==== Data listing ====

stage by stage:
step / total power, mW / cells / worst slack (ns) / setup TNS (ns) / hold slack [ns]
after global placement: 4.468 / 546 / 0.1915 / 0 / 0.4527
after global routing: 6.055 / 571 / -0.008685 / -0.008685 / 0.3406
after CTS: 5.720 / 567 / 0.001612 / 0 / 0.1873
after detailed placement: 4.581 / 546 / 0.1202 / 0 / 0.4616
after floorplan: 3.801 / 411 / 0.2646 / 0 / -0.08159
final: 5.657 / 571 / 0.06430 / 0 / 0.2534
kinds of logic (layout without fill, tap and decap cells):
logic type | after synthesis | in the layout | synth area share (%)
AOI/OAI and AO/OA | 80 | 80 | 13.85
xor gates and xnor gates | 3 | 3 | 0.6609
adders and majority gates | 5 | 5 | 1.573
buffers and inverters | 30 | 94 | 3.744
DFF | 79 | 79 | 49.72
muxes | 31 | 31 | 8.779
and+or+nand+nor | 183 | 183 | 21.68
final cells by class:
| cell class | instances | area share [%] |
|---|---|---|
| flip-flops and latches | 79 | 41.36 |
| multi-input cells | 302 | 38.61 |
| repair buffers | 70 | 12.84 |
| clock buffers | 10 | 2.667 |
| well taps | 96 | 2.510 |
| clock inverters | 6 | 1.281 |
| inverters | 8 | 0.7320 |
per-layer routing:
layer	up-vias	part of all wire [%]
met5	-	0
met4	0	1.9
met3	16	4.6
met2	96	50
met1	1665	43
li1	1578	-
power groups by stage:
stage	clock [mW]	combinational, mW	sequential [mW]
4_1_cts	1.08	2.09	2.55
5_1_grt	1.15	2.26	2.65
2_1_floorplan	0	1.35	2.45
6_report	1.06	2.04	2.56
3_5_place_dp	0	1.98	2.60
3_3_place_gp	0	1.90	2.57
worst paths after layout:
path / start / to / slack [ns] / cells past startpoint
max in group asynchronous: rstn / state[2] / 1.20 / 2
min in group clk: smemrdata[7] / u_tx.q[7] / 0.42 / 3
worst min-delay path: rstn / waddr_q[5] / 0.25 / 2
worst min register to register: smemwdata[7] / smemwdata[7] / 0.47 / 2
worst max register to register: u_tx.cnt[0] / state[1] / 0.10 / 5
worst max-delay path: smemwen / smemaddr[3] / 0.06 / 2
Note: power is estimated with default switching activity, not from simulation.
[config.mk]
export PLATFORM = sky130hd
export DESIGN_NAME = uart_tx_frame
export DESIGN_NICKNAME = d
export VERILOG_FILES = /design/src/rtl/uart_pkg.sv /design/src/rtl/uart_baud_tick.sv /design/src/rtl/uart_tx_frame.sv
export SDC_FILE = /design/constraint.sdc
export NUM_CORES = 1
export LEC_CHECK = 0
export ABC_AREA = 0
export BUFFER_PORTS_ARGS = -buffer_cell sky130_fd_sc_hd__buf_2
export CORE_MARGIN = 3
export CORE_UTILIZATION = 40
export CTS_CLUSTER_DIAMETER = 50
export DETAILED_ROUTE_END_ITERATION = 7
export PLACE_DENSITY_LB_ADDON = 0.3
export SLEW_MARGIN = 10
export SYNTH_ARGS = -nofsm -noshare
export SYNTH_HDL_FRONTEND = slang
export SYNTH_HIERARCHICAL = 1
export SYNTH_SLANG_ARGS = --single-unit
[constraint.sdc]
create_clock -name clk -period 3 [get_ports clk]
set_input_delay 0.6 -clock clk [delete_from_list [all_inputs] [get_ports clk]]
set_output_delay 0.6 -clock clk [all_outputs]
set_load 0.1 [all_outputs]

====

**What this task involves**
Please print the data above exactly as it appears.

**Final answer**
stage by stage:
step / total power, mW / cells / worst slack (ns) / setup TNS (ns) / hold slack [ns]
after global placement: 4.468 / 546 / 0.1915 / 0 / 0.4527
after global routing: 6.055 / 571 / -0.008685 / -0.008685 / 0.3406
after CTS: 5.720 / 567 / 0.001612 / 0 / 0.1873
after detailed placement: 4.581 / 546 / 0.1202 / 0 / 0.4616
after floorplan: 3.801 / 411 / 0.2646 / 0 / -0.08159
final: 5.657 / 571 / 0.06430 / 0 / 0.2534
kinds of logic (layout without fill, tap and decap cells):
logic type | after synthesis | in the layout | synth area share (%)
AOI/OAI and AO/OA | 80 | 80 | 13.85
xor gates and xnor gates | 3 | 3 | 0.6609
adders and majority gates | 5 | 5 | 1.573
buffers and inverters | 30 | 94 | 3.744
DFF | 79 | 79 | 49.72
muxes | 31 | 31 | 8.779
and+or+nand+nor | 183 | 183 | 21.68
final cells by class:
| cell class | instances | area share [%] |
|---|---|---|
| flip-flops and latches | 79 | 41.36 |
| multi-input cells | 302 | 38.61 |
| repair buffers | 70 | 12.84 |
| clock buffers | 10 | 2.667 |
| well taps | 96 | 2.510 |
| clock inverters | 6 | 1.281 |
| inverters | 8 | 0.7320 |
per-layer routing:
layer	up-vias	part of all wire [%]
met5	-	0
met4	0	1.9
met3	16	4.6
met2	96	50
met1	1665	43
li1	1578	-
power groups by stage:
stage	clock [mW]	combinational, mW	sequential [mW]
4_1_cts	1.08	2.09	2.55
5_1_grt	1.15	2.26	2.65
2_1_floorplan	0	1.35	2.45
6_report	1.06	2.04	2.56
3_5_place_dp	0	1.98	2.60
3_3_place_gp	0	1.90	2.57
worst paths after layout:
path / start / to / slack [ns] / cells past startpoint
max in group asynchronous: rstn / state[2] / 1.20 / 2
min in group clk: smemrdata[7] / u_tx.q[7] / 0.42 / 3
worst min-delay path: rstn / waddr_q[5] / 0.25 / 2
worst min register to register: smemwdata[7] / smemwdata[7] / 0.47 / 2
worst max register to register: u_tx.cnt[0] / state[1] / 0.10 / 5
worst max-delay path: smemwen / smemaddr[3] / 0.06 / 2
Note: power is estimated with default switching activity, not from simulation.
[config.mk]
export PLATFORM = sky130hd
export DESIGN_NAME = uart_tx_frame
export DESIGN_NICKNAME = d
export VERILOG_FILES = /design/src/rtl/uart_pkg.sv /design/src/rtl/uart_baud_tick.sv /design/src/rtl/uart_tx_frame.sv
export SDC_FILE = /design/constraint.sdc
export NUM_CORES = 1
export LEC_CHECK = 0
export ABC_AREA = 0
export BUFFER_PORTS_ARGS = -buffer_cell sky130_fd_sc_hd__buf_2
export CORE_MARGIN = 3
export CORE_UTILIZATION = 40
export CTS_CLUSTER_DIAMETER = 50
export DETAILED_ROUTE_END_ITERATION = 7
export PLACE_DENSITY_LB_ADDON = 0.3
export SLEW_MARGIN = 10
export SYNTH_ARGS = -nofsm -noshare
export SYNTH_HDL_FRONTEND = slang
export SYNTH_HIERARCHICAL = 1
export SYNTH_SLANG_ARGS = --single-unit
[constraint.sdc]
create_clock -name clk -period 3 [get_ports clk]
set_input_delay 0.6 -clock clk [delete_from_list [all_inputs] [get_ports clk]]
set_output_delay 0.6 -clock clk [all_outputs]
set_load 0.1 [all_outputs]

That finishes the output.